## WORK INSTRUCTIONS
Lines containing the word "slack" are to be copied from the data below.

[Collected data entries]

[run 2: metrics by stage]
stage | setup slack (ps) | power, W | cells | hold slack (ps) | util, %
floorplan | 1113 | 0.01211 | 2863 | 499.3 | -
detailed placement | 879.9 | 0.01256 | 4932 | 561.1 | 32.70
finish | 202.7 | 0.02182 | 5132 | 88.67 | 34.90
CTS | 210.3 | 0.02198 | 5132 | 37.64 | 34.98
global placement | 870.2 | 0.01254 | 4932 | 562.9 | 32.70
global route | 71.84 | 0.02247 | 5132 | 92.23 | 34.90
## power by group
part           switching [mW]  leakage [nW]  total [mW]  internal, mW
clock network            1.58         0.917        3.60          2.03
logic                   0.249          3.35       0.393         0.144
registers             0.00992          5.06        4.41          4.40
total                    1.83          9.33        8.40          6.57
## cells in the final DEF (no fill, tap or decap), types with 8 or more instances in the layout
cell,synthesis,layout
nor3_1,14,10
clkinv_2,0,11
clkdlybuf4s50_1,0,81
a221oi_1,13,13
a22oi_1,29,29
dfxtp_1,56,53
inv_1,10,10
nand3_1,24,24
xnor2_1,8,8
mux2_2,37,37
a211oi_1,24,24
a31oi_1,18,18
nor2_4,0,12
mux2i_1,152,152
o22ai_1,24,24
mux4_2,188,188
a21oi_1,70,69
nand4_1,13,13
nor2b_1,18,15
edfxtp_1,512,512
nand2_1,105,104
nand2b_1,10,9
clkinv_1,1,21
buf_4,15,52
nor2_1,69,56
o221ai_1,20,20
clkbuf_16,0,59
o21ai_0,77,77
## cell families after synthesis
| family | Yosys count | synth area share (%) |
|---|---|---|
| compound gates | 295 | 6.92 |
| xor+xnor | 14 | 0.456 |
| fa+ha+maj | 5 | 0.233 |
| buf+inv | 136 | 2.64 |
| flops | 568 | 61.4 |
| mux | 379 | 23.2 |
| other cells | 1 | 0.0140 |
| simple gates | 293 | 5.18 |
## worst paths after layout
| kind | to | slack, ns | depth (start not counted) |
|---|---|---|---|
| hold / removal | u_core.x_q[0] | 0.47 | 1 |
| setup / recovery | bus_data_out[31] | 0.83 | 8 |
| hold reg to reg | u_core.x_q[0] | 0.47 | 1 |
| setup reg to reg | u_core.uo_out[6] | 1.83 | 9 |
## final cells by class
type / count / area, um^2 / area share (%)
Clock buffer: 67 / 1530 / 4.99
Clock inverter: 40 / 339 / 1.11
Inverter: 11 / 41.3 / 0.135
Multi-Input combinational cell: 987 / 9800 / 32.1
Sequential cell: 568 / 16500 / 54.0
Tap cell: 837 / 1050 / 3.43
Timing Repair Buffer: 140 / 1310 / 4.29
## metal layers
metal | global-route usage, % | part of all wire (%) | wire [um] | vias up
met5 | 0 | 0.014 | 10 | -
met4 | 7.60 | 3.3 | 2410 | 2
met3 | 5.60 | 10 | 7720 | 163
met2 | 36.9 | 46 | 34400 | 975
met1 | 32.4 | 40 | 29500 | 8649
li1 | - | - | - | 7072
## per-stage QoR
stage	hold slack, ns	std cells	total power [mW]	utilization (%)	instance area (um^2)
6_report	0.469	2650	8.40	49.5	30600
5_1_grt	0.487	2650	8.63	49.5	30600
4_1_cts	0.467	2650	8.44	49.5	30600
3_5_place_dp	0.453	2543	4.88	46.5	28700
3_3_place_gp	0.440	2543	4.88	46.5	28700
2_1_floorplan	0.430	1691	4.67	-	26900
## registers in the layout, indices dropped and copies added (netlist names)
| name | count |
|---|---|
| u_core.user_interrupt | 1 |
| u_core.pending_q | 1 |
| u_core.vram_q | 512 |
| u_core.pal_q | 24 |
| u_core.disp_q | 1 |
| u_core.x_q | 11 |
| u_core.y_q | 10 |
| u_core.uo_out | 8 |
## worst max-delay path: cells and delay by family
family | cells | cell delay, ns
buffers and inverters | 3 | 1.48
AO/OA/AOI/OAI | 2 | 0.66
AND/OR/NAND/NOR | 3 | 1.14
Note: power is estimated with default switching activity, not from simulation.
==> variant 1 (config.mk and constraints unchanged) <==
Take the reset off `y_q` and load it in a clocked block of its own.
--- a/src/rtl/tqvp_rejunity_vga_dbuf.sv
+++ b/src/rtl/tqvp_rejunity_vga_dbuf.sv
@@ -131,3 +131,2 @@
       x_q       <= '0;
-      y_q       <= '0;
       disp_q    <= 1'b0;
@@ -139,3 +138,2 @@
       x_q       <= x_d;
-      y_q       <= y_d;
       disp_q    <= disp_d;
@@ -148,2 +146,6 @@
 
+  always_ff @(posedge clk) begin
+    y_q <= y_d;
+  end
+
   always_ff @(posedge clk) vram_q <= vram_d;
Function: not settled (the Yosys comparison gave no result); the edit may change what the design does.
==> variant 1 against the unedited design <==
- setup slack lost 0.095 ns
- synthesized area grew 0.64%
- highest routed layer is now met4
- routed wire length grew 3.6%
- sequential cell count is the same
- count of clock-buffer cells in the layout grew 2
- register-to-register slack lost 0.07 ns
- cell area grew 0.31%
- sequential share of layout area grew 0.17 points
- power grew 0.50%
===== config.mk =====
export PLATFORM = sky130hd
export DESIGN_NAME = line_clear
export DESIGN_NICKNAME = d
export VERILOG_FILES = /design/src/rtl/line_clear.sv
export SDC_FILE = /design/constraint.sdc
export NUM_CORES = 2
export LEC_CHECK = 0
export BUFFER_PORTS_ARGS = -buffer_cell sky130_fd_sc_hd__buf_2
export CORE_AREA = 2 2 508 510
export CTS_CLUSTER_SIZE = 20
export DETAILED_ROUTE_END_ITERATION = 7
export DIE_AREA = 0 0 510 512
export SLEW_MARGIN = 10
export SYNTH_ARGS = -nofsm -noshare
export SYNTH_HDL_FRONTEND = slang
export SYNTH_SLANG_ARGS = --single-unit

===== constraint.sdc =====
create_clock -name clk -period 6.75 [get_ports clk]
set_input_delay 0.675 -clock clk [delete_from_list [all_inputs] [get_ports clk]]
set_output_delay 0.675 -clock clk [all_outputs]
set_load 0.05 [all_outputs]

===== src/rtl/line_clear.sv =====
// line_clear: removes full rows from a locked Tetris playfield, compacts the
// rows above downward and reports the cleared-row count (optional score).
// Ports:
//   clk      - system clock
//   nRst_i   - synchronous active-low reset
//   start_i  - 1-cycle request, accepted only while idle
//   grid_i   - playfield snapshot [ROWS-1:0][COLS-1:0][CW-1:0], row 0 = top
//   busy_o   - high while an operation is in progress (state != IDLE)
//   done_o   - 1-cycle pulse; grid_o/lines_o hold the result
//   grid_o   - working buffer, final result from done_o until next start
//   lines_o  - rows cleared by the last operation
//   score_o  - accumulated score, present only with LINE_CLEAR_SCORE_EN
// Build option: define LINE_CLEAR_SCORE_EN to generate the score counter;
// otherwise score_o is tied to zero.
module line_clear #(
    parameter int ROWS = 21,
    parameter int COLS = 10,
    parameter int CW   = 3
) (
    input  logic                                 clk,
    input  logic                                 nRst_i,
    input  logic                                 start_i,
    input  logic [ROWS-1:0][COLS-1:0][CW-1:0]    grid_i,
    output logic                                 busy_o,
    output logic                                 done_o,
    output logic [ROWS-1:0][COLS-1:0][CW-1:0]    grid_o,
    output logic [4:0]                           lines_o,
    output logic [15:0]                          score_o
);

    localparam int RW = (ROWS > 1) ? $clog2(ROWS) : 1;

    typedef enum logic [1:0] {
        S_IDLE,
        S_SCAN,
        S_SHIFT,
        S_DONE
    } state_t;

    state_t                              r_state;
    logic [ROWS-1:0][COLS-1:0][CW-1:0]   r_buf;
    logic [RW-1:0]                       r_row_ptr;
    logic [4:0]                          r_cnt;
    logic [4:0]                          r_lines;
    logic                                w_row_full;

    // A row is full when every cell carries a nonzero colour.
    always_comb begin
        w_row_full = 1'b1;
        for (int c = 0; c < COLS; c++) begin
            if (r_buf[r_row_ptr][c] == '0) begin
                w_row_full = 1'b0;
            end
        end
    end

`ifdef LINE_CLEAR_SCORE_EN
    logic [15:0] r_score;
    logic [15:0] w_score_add;
    logic [16:0] w_score_sum;

    // The score is taken from the final count at the edge that enters DONE.
    always_comb begin
        w_score_add = 16'd0;
        case (r_cnt)
            5'd0:    w_score_add = 16'd0;
            5'd1:    w_score_add = 16'd40;
            5'd2:    w_score_add = 16'd100;
            5'd3:    w_score_add = 16'd300;
            default: w_score_add = 16'd1200;
        endcase
    end

    assign w_score_sum = {1'b0, r_score} + {1'b0, w_score_add};
    assign score_o     = r_score;
`else
    assign score_o     = 16'd0;
`endif

    always_ff @(posedge clk) begin
        if (!nRst_i) begin
            r_state   <= S_IDLE;
            r_buf     <= '0;
            r_row_ptr <= '0;
            r_cnt     <= '0;
            r_lines   <= '0;
`ifdef LINE_CLEAR_SCORE_EN
            r_score   <= '0;
`endif
        end else begin
            unique case (r_state)
                S_IDLE: begin
                    if (start_i) begin
                        r_buf     <= grid_i;
                        r_row_ptr <= RW'(ROWS - 1);
                        r_cnt     <= '0;
                        r_state   <= S_SCAN;
                    end
                end
                S_SCAN: begin
                    if (w_row_full) begin
                        r_cnt   <= r_cnt + 5'd1;
                        r_state <= S_SHIFT;
                    end else if (r_row_ptr == '0) begin
                        r_lines <= r_cnt;
`ifdef LINE_CLEAR_SCORE_EN
                        r_score <= w_score_sum[16] ? 16'hFFFF
                                                   : w_score_sum[15:0];
`endif
                        r_state <= S_DONE;
                    end else begin
                        r_row_ptr <= r_row_ptr - RW'(1);
                    end
                end
                S_SHIFT: begin
                    // Drop every row at or above the cleared one by one
                    // position; row_ptr stays so the new row is re-checked.
                    for (int r = 1; r < ROWS; r++) begin
                        if (r <= int'(r_row_ptr)) begin
                            r_buf[r] <= r_buf[r-1];
                        end
                    end
                    r_buf[0] <= '0;
                    r_state  <= S_SCAN;
                end
                S_DONE: begin
                    r_state <= S_IDLE;
                end
                default: begin
                    r_state <= S_IDLE;
                end
            endcase
        end
    end

    assign busy_o  = (r_state != S_IDLE);
    assign done_o  = (r_state == S_DONE);
    assign grid_o  = r_buf;
    assign lines_o = r_lines;

endmodule
## src/rtl/fpmul_arbiter.sv

```systemverilog
// fpmul_arbiter: round-robin arbiter plus a two-stage pipeline that shares one
// single-precision multiplier between NREQ requesters.
//
// Ports:
//   clk, rst            clock (rising edge), asynchronous active-high reset
//   req_valid/req_ready per-requester handshake; req_ready is one-hot or zero
//   req_a/req_b         packed operands, requester i owns bits [32i+31:32i]
//   resp_valid/ready    single response handshake, driven from stage S2
//   resp_id/prod/flags  owner index, product, {exception, overflow, underflow}
//   flag_count          number of flagged responses handed off
//
// Optional feature: define FPMUL_ARB_FLAGCNT_EN to build the saturating
// flagged-response counter; otherwise flag_count is tied to zero.

// Combinational IEEE-754 single-precision multiplier. Denormal inputs flush
// to zero, rounding is to nearest-even, any Inf/NaN operand raises exception
// and forces a zero product.
module multiplier (
    input  logic [31:0] a,
    input  logic [31:0] b,
    output logic [31:0] prod,
    output logic        exception,
    output logic        overflow,
    output logic        underflow
);
    logic        sign;
    logic [7:0]  ea, eb;
    logic [47:0] mant;
    logic [22:0] keep;
    logic        guard, sticky, round_up;
    logic [23:0] mant_r;
    logic [9:0]  exp_sum;
    logic [7:0]  exp_out;

    always_comb begin
        sign = a[31] ^ b[31];
        ea   = a[30:23];
        eb   = b[30:23];
        mant = {24'd0, 1'b1, a[22:0]} * {24'd0, 1'b1, b[22:0]};
        // Product of two 1.x mantissas lies in [1,4): bit 47 picks the normalisation.
        if (mant[47]) begin
            keep   = mant[46:24];
            guard  = mant[23];
            sticky = |mant[22:0];
        end else begin
            keep   = mant[45:23];
            guard  = mant[22];
            sticky = |mant[21:0];
        end
        round_up = guard & (sticky | keep[0]);
        mant_r   = {1'b0, keep} + {23'd0, round_up};
        // A rounding carry out of the mantissa bumps the exponent; fraction is then zero.
        exp_sum  = {2'b00, ea} + {2'b00, eb} + {9'd0, mant[47]} + {9'd0, mant_r[23]};
        exp_out  = exp_sum[7:0] - 8'd127;

        exception = (&ea) | (&eb);
        overflow  = 1'b0;
        underflow = 1'b0;
        prod      = {sign, exp_out, mant_r[22:0]};
        if (exception) begin
            prod = 32'd0;
        end else if (ea == 8'd0 || eb == 8'd0) begin
            prod = {sign, 31'd0};
        end else if (exp_sum >= 10'd382) begin
            overflow = 1'b1;
            prod     = {sign, 8'hFF, 23'd0};
        end else if (exp_sum <= 10'd127) begin
            underflow = 1'b1;
            prod      = {sign, 31'd0};
        end
    end
endmodule

module fpmul_arbiter #(
    parameter int NREQ = 4,
    parameter int IDW  = $clog2(NREQ)
) (
    input  logic                 clk,
    input  logic                 rst,
    input  logic [NREQ-1:0]      req_valid,
    output logic [NREQ-1:0]      req_ready,
    input  logic [32*NREQ-1:0]   req_a,
    input  logic [32*NREQ-1:0]   req_b,
    output logic                 resp_valid,
    input  logic                 resp_ready,
    output logic [IDW-1:0]       resp_id,
    output logic [31:0]          resp_prod,
    output logic [2:0]           resp_flags,
    output logic [15:0]          flag_count
);
    logic            s1_valid_q, s1_valid_d;
    logic [31:0]     s1_a_q, s1_a_d, s1_b_q, s1_b_d;
    logic [IDW-1:0]  s1_id_q, s1_id_d;
    logic            s2_valid_q, s2_valid_d;
    logic [31:0]     s2_prod_q, s2_prod_d;
    logic [2:0]      s2_flags_q, s2_flags_d;
    logic [IDW-1:0]  s2_id_q, s2_id_d;
    logic [IDW-1:0]  ptr_q, ptr_d;

    logic            s1_adv, s2_adv, found;
    logic [IDW-1:0]  winner;
    int              idx;
    logic [31:0]     mul_prod;
    logic            mul_exc, mul_ovf, mul_unf;

    multiplier u_mul (
        .a         (s1_a_q),
        .b         (s1_b_q),
        .prod      (mul_prod),
        .exception (mul_exc),
        .overflow  (mul_ovf),
        .underflow (mul_unf)
    );

    always_comb begin
        s2_adv = !s2_valid_q || resp_ready;
        s1_adv = !s1_valid_q || s2_adv;

        // Scan ptr, ptr+1, ... (mod NREQ); first valid requester wins.
        found  = 1'b0;
        winner = '0;
        idx    = 0;
        for (int k = 0; k < NREQ; k++) begin
            idx = int'(ptr_q) + k;
            if (idx >= NREQ) idx = idx - NREQ;
            if (!found && req_valid[idx]) begin
                found  = 1'b1;
                winner = IDW'(idx);
            end
        end

        // Gated by rst so no handshake is offered while reset is held.
        req_ready = '0;
        if (s1_adv && found && !rst) req_ready[winner] = 1'b1;

        s1_valid_d = s1_valid_q;
        s1_a_d     = s1_a_q;
        s1_b_d     = s1_b_q;
        s1_id_d    = s1_id_q;
        ptr_d      = ptr_q;
        if (s1_adv) begin
            s1_valid_d = found;
            if (found) begin
                s1_a_d  = req_a[32*winner +: 32];
                s1_b_d  = req_b[32*winner +: 32];
                s1_id_d = winner;
                ptr_d   = (int'(winner) == NREQ-1) ? '0 : winner + IDW'(1);
            end
        end

        s2_valid_d = s2_valid_q;
        s2_prod_d  = s2_prod_q;
        s2_flags_d = s2_flags_q;
        s2_id_d    = s2_id_q;
        if (s2_adv) begin
            s2_valid_d = s1_valid_q;
            if (s1_valid_q) begin
                s2_prod_d  = mul_prod;
                s2_flags_d = {mul_exc, mul_ovf, mul_unf};
                s2_id_d    = s1_id_q;
            end
        end
    end

    always_ff @(posedge clk or posedge rst) begin
        if (rst) begin
            s1_valid_q <= 1'b0;
            s1_a_q     <= '0;
            s1_b_q     <= '0;
            s1_id_q    <= '0;
            s2_valid_q <= 1'b0;
            s2_prod_q  <= '0;
            s2_flags_q <= '0;
            s2_id_q    <= '0;
            ptr_q      <= '0;
        end else begin
            s1_valid_q <= s1_valid_d;
            s1_a_q     <= s1_a_d;
            s1_b_q     <= s1_b_d;
            s1_id_q    <= s1_id_d;
            s2_valid_q <= s2_valid_d;
            s2_prod_q  <= s2_prod_d;
            s2_flags_q <= s2_flags_d;
            s2_id_q    <= s2_id_d;
            ptr_q      <= ptr_d;
        end
    end

    assign resp_valid = s2_valid_q;
    assign resp_id    = s2_id_q;
    assign resp_prod  = s2_prod_q;
    assign resp_flags = s2_flags_q;

`ifdef FPMUL_ARB_FLAGCNT_EN
    logic [15:0] flag_count_q, flag_count_d;

    always_comb begin
        flag_count_d = flag_count_q;
        if (s2_valid_q && resp_ready && (s2_flags_q != 3'd0) && (flag_count_q != 16'hFFFF))
            flag_count_d = flag_count_q + 16'd1;
    end

    always_ff @(posedge clk or posedge rst) begin
        if (rst) flag_count_q <= '0;
        else     flag_count_q <= flag_count_d;
    end

    assign flag_count = flag_count_q;
`else
    assign flag_count = 16'h0000;
`endif
endmodule

```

## PROBLEM SOLUTION
stage | setup slack (ps) | power, W | cells | hold slack (ps) | util, %
| kind | to | slack, ns | depth (start not counted) |
stage	hold slack, ns	std cells	total power [mW]	utilization (%)	instance area (um^2)
- setup slack lost 0.095 ns
- register-to-register slack lost 0.07 ns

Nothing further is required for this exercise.